What is needed
Below is a block of entries; repeat exactly the lines starting at the line that contains "-- logic make-up" and ending at the line that contains "-- layout make-up", both included.

[Start of section]

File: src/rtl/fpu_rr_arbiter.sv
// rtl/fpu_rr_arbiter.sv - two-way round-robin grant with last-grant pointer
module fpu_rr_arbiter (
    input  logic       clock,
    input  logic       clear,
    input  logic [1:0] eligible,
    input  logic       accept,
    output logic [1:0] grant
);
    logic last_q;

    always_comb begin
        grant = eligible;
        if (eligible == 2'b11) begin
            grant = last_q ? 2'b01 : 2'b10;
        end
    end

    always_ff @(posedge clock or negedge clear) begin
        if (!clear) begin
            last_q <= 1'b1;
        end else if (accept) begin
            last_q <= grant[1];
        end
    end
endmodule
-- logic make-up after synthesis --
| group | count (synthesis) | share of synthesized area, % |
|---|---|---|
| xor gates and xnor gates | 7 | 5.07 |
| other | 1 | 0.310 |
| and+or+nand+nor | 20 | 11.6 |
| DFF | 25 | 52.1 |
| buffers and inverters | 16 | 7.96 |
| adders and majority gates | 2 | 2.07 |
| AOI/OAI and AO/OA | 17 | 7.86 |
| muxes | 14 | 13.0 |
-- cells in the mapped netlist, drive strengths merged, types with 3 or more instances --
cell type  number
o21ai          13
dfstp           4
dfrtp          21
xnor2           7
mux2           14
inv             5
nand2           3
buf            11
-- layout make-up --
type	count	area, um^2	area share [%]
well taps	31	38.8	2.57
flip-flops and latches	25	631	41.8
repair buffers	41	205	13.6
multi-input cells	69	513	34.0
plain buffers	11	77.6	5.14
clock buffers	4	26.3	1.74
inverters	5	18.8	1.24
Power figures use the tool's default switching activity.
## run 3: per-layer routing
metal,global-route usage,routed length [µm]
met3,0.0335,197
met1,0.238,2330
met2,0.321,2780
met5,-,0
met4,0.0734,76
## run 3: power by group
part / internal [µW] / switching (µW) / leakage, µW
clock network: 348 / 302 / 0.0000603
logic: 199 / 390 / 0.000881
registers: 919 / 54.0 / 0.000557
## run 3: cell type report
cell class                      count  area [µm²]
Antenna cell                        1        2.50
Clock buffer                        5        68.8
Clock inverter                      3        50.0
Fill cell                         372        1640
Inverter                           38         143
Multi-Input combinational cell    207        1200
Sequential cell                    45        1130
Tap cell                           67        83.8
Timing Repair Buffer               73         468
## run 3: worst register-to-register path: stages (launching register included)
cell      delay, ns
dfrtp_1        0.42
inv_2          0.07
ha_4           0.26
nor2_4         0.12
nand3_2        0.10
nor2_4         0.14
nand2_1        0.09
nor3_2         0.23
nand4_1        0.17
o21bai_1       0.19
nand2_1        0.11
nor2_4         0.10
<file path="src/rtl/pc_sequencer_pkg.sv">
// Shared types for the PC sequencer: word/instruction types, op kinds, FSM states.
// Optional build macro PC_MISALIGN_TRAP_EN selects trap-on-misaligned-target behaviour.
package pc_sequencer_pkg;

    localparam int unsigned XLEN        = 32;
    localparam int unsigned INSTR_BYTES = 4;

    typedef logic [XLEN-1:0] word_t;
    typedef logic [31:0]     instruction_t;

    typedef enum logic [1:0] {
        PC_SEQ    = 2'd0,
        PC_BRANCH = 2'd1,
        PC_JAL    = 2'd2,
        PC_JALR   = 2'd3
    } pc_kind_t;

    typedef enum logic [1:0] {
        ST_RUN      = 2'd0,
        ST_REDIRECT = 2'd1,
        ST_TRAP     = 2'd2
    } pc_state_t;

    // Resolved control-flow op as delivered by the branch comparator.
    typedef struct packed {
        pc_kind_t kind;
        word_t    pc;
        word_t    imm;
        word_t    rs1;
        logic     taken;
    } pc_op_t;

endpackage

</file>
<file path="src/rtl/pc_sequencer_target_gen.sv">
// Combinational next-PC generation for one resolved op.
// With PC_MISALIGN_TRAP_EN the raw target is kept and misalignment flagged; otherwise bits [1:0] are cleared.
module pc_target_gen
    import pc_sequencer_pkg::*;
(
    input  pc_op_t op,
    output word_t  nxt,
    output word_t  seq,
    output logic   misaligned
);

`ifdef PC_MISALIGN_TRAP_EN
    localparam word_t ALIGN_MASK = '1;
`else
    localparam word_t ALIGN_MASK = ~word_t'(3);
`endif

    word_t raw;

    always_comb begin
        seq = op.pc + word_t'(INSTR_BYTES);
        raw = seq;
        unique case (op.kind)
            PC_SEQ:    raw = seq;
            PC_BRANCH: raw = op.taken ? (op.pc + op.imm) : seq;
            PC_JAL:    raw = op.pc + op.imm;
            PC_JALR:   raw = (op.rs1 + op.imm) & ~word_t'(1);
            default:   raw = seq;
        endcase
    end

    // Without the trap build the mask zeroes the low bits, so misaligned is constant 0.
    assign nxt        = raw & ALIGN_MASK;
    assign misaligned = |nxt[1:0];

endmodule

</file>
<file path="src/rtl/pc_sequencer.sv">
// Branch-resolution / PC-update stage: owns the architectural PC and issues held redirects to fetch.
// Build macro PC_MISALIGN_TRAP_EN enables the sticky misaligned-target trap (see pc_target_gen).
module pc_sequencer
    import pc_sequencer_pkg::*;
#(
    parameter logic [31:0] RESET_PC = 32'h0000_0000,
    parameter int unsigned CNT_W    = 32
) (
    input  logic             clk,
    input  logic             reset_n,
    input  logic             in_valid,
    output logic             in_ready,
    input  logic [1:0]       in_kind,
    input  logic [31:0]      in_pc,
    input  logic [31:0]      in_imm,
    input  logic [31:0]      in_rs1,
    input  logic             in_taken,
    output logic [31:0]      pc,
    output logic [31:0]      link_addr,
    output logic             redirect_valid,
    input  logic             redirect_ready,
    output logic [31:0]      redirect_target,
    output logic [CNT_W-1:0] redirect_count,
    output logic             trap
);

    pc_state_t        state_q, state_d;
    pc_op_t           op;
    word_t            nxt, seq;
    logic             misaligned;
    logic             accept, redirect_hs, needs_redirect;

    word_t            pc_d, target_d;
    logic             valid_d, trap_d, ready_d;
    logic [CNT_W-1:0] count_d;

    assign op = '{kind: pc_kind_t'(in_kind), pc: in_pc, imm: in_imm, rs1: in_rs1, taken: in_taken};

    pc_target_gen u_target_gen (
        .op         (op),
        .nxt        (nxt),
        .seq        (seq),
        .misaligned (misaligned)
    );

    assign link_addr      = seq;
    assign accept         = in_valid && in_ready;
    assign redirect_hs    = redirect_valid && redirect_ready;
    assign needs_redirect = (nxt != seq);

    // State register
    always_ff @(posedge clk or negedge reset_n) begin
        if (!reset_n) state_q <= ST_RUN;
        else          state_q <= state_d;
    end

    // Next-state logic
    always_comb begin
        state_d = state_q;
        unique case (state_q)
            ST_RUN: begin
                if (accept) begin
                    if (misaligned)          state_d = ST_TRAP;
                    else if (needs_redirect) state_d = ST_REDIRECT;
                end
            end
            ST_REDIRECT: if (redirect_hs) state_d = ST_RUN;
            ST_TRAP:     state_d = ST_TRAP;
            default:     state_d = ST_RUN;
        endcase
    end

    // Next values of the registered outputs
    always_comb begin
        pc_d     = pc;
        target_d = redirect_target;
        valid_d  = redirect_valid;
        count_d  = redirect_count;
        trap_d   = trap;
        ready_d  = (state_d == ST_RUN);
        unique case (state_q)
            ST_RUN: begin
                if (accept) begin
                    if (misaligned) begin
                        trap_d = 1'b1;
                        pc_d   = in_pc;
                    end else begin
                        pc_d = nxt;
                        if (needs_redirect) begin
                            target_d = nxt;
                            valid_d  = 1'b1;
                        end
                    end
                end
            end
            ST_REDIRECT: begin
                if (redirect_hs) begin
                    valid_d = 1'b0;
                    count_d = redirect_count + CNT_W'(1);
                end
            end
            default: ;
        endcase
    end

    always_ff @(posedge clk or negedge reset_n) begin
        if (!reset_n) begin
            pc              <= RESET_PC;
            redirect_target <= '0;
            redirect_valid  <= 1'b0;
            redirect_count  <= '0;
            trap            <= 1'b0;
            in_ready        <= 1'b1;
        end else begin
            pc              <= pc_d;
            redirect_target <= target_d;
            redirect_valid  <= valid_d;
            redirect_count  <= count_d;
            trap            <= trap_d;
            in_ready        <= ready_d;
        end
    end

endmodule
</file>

[End of section]
[Start of section]

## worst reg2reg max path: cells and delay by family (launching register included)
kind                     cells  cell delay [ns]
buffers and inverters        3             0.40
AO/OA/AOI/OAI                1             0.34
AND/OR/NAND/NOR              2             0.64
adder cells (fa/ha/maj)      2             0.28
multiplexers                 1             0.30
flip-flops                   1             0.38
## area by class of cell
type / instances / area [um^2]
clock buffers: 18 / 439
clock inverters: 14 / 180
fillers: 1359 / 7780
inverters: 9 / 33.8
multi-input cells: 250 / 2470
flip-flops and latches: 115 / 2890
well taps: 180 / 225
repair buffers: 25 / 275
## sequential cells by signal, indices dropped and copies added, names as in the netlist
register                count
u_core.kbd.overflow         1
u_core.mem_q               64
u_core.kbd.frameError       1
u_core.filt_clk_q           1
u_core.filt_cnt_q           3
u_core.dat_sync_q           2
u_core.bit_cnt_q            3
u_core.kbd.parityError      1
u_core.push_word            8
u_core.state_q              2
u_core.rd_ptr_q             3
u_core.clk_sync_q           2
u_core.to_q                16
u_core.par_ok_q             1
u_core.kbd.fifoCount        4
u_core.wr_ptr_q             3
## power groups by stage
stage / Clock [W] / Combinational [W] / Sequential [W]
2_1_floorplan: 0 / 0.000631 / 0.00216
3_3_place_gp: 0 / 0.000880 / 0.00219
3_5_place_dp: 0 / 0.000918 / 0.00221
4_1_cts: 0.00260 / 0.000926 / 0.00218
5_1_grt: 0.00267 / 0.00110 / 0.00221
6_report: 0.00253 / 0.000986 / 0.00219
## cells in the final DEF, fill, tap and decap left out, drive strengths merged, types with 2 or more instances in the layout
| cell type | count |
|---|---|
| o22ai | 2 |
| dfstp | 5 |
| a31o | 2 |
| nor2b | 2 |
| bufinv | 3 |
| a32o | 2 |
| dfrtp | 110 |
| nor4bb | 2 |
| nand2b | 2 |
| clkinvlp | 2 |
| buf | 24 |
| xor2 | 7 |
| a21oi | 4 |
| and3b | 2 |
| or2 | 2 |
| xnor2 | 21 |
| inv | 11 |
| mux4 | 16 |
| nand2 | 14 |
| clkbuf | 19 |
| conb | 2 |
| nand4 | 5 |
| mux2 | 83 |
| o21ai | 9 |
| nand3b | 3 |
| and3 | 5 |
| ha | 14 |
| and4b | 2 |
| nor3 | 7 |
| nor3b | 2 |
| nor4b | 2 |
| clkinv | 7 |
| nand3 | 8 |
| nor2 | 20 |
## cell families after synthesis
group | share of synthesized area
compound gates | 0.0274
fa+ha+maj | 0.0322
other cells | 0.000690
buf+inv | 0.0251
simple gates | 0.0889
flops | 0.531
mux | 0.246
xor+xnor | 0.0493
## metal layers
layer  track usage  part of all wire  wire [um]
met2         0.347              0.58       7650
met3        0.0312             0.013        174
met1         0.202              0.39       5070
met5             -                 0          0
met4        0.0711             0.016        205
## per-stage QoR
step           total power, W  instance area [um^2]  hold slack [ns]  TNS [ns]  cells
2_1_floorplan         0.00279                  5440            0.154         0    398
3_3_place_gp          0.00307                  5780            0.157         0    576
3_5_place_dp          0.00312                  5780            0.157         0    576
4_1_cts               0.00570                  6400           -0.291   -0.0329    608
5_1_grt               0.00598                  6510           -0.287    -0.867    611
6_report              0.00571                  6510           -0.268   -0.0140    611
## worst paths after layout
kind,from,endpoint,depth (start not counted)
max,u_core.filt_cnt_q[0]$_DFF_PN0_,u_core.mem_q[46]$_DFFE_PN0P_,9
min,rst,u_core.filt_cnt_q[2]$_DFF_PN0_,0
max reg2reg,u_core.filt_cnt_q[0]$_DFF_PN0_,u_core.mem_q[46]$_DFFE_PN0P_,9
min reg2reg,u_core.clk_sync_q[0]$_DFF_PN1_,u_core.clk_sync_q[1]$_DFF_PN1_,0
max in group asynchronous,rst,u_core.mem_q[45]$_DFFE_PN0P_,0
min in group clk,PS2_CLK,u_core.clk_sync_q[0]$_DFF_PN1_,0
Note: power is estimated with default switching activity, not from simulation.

[End of section]

Result of this task
-- logic make-up after synthesis --
| group | count (synthesis) | share of synthesized area, % |
|---|---|---|
| xor gates and xnor gates | 7 | 5.07 |
| other | 1 | 0.310 |
| and+or+nand+nor | 20 | 11.6 |
| DFF | 25 | 52.1 |
| buffers and inverters | 16 | 7.96 |
| adders and majority gates | 2 | 2.07 |
| AOI/OAI and AO/OA | 17 | 7.86 |
| muxes | 14 | 13.0 |
-- cells in the mapped netlist, drive strengths merged, types with 3 or more instances --
cell type  number
o21ai          13
dfstp           4
dfrtp          21
xnor2           7
mux2           14
inv             5
nand2           3
buf            11
-- layout make-up --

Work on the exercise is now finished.